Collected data
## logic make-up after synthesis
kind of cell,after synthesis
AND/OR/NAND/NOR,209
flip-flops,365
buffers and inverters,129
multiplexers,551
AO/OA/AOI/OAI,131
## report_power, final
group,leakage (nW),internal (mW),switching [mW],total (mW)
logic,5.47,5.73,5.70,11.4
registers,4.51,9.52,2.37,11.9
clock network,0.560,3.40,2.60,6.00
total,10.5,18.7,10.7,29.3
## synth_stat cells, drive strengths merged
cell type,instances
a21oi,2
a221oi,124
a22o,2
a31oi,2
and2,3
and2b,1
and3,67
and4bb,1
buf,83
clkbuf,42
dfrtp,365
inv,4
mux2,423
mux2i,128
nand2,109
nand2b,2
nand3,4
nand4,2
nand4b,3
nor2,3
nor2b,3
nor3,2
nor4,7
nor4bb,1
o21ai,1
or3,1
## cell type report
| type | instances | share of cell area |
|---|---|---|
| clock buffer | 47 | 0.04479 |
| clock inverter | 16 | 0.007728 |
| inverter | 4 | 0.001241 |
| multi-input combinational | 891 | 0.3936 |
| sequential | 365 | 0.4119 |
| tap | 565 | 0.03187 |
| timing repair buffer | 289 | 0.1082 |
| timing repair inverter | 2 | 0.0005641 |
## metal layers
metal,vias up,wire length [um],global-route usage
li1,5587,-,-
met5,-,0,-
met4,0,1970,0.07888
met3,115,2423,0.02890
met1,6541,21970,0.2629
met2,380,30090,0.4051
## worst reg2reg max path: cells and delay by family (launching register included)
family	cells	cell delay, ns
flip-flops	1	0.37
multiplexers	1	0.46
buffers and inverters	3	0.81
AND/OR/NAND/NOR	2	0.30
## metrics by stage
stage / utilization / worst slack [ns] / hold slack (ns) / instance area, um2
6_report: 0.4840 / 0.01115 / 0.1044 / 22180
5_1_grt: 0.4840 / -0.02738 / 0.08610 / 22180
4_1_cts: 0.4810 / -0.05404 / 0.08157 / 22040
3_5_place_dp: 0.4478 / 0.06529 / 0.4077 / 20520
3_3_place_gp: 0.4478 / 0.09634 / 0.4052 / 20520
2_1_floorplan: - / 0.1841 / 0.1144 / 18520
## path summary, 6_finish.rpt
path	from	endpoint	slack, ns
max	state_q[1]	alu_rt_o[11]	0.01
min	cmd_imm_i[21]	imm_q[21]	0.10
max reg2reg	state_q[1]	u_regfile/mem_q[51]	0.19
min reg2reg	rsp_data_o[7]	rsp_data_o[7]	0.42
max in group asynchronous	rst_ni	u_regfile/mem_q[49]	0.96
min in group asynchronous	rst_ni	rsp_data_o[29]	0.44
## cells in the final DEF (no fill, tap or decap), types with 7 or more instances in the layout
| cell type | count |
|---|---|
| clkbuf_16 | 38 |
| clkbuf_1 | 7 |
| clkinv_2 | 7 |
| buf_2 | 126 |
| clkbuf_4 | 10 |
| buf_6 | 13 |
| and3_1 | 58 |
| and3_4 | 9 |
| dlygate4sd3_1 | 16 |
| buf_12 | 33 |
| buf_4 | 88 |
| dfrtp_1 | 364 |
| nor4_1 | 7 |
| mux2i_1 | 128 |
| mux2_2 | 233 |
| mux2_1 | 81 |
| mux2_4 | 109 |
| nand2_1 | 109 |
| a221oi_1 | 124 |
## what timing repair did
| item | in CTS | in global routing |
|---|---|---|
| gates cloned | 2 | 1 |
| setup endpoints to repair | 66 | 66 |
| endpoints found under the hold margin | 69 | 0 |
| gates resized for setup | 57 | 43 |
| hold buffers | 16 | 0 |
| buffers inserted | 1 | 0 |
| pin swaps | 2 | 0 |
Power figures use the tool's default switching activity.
## src/rtl/tile_n_iter.sv

```systemverilog
// Walks a layer's tile dimension in chunks of tile_n and issues (base, len, idx, last) descriptors over valid/ready.
// Optional stall counter port stall_cnt is built when TILE_ITER_STATS_EN is defined.
module tile_n_iter #(
   parameter int unsigned CNT_W    = 32,
   parameter int unsigned IDX_W    = 16,
   parameter int unsigned PW_ALIGN = 4
) (
   input  logic             clk,
   input  logic             rst_n,
   input  logic             start,
   input  logic [1:0]       layer_type,
   input  logic [CNT_W-1:0] total_n,
   input  logic [CNT_W-1:0] tile_n,
   output logic             tile_valid,
   input  logic             tile_ready,
   output logic [CNT_W-1:0] tile_base,
   output logic [CNT_W-1:0] tile_len,
   output logic [IDX_W-1:0] tile_idx,
   output logic             tile_last,
   output logic             busy,
   output logic             done,
   output logic             err
`ifdef TILE_ITER_STATS_EN
   ,
   output logic [31:0]      stall_cnt
`endif
);

   localparam logic [1:0]       LT_PW     = 2'd0;
   localparam logic [CNT_W-1:0] ALIGN_MSK = CNT_W'(PW_ALIGN - 1);
   localparam logic [IDX_W-1:0] IDX_MAX   = {IDX_W{1'b1}};

   typedef enum logic [2:0] {
      S_IDLE  = 3'd0,
      S_CHECK = 3'd1,
      S_ISSUE = 3'd2,
      S_FIN   = 3'd3,
      S_ERR   = 3'd4
   } state_t;

   state_t           state;
   logic [CNT_W-1:0] total_q;
   logic [CNT_W-1:0] tile_n_q;
   logic [1:0]       type_q;
   logic [CNT_W-1:0] rem_q;

   logic             bad_cfg_c;
   logic [CNT_W-1:0] first_len_c;
   logic [CNT_W-1:0] next_rem_c;
   logic [CNT_W-1:0] next_len_c;

   // Look-ahead for the next descriptor so len/last can be registered with valid
   always_comb begin
      bad_cfg_c   = (tile_n_q == '0) ||
                    ((type_q == LT_PW) && ((tile_n_q & ALIGN_MSK) != '0));
      first_len_c = (total_q < tile_n_q) ? total_q : tile_n_q;
      next_rem_c  = rem_q - tile_len;
      next_len_c  = (next_rem_c < tile_n_q) ? next_rem_c : tile_n_q;
   end

   always_ff @(posedge clk or negedge rst_n) begin
      if (!rst_n) begin
         state      <= S_IDLE;
         total_q    <= '0;
         tile_n_q   <= '0;
         type_q     <= '0;
         rem_q      <= '0;
         tile_valid <= 1'b0;
         tile_base  <= '0;
         tile_len   <= '0;
         tile_idx   <= '0;
         tile_last  <= 1'b0;
         busy       <= 1'b0;
         done       <= 1'b0;
         err        <= 1'b0;
      end else begin
         done <= 1'b0;
         err  <= 1'b0;
         case (state)
            S_IDLE: begin
               if (start) begin
                  total_q  <= total_n;
                  tile_n_q <= tile_n;
                  type_q   <= layer_type;
                  busy     <= 1'b1;
                  state    <= S_CHECK;
               end
            end
            S_CHECK: begin
               if (bad_cfg_c) begin
                  err   <= 1'b1;
                  busy  <= 1'b0;
                  state <= S_ERR;
               end else if (total_q == '0) begin
                  done  <= 1'b1;
                  busy  <= 1'b0;
                  state <= S_FIN;
               end else begin
                  rem_q      <= total_q;
                  tile_valid <= 1'b1;
                  tile_base  <= '0;
                  tile_idx   <= '0;
                  tile_len   <= first_len_c;
                  tile_last  <= (total_q <= tile_n_q);
                  state      <= S_ISSUE;
               end
            end
            S_ISSUE: begin
               if (tile_ready) begin
                  if (tile_last) begin
                     tile_valid <= 1'b0;
                     tile_last  <= 1'b0;
                     done       <= 1'b1;
                     busy       <= 1'b0;
                     state      <= S_FIN;
                  end else if (tile_idx == IDX_MAX) begin
                     // Sequence number would wrap: abort the layer
                     tile_valid <= 1'b0;
                     tile_last  <= 1'b0;
                     err        <= 1'b1;
                     busy       <= 1'b0;
                     state      <= S_ERR;
                  end else begin
                     rem_q     <= next_rem_c;
                     tile_base <= tile_base + tile_len;
                     tile_idx  <= tile_idx + IDX_W'(1);
                     tile_len  <= next_len_c;
                     tile_last <= (next_rem_c <= tile_n_q);
                  end
               end
            end
            S_FIN:   state <= S_IDLE;
            S_ERR:   state <= S_IDLE;
            default: state <= S_IDLE;
         endcase
      end
   end

`ifdef TILE_ITER_STATS_EN
   // Saturating count of back-pressured descriptor cycles, cleared per accepted layer
   always_ff @(posedge clk or negedge rst_n) begin
      if (!rst_n) begin
         stall_cnt <= '0;
      end else if ((state == S_IDLE) && start) begin
         stall_cnt <= '0;
      end else if (tile_valid && !tile_ready && (stall_cnt != '1)) begin
         stall_cnt <= stall_cnt + 32'd1;
      end
   end
`endif

endmodule

```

> WHAT YOU WILL DO
Wherever the word "final" appears in the data, return the whole line.

> TASK RESPONSE
## report_power, final
## cells in the final DEF (no fill, tap or decap), types with 7 or more instances in the layout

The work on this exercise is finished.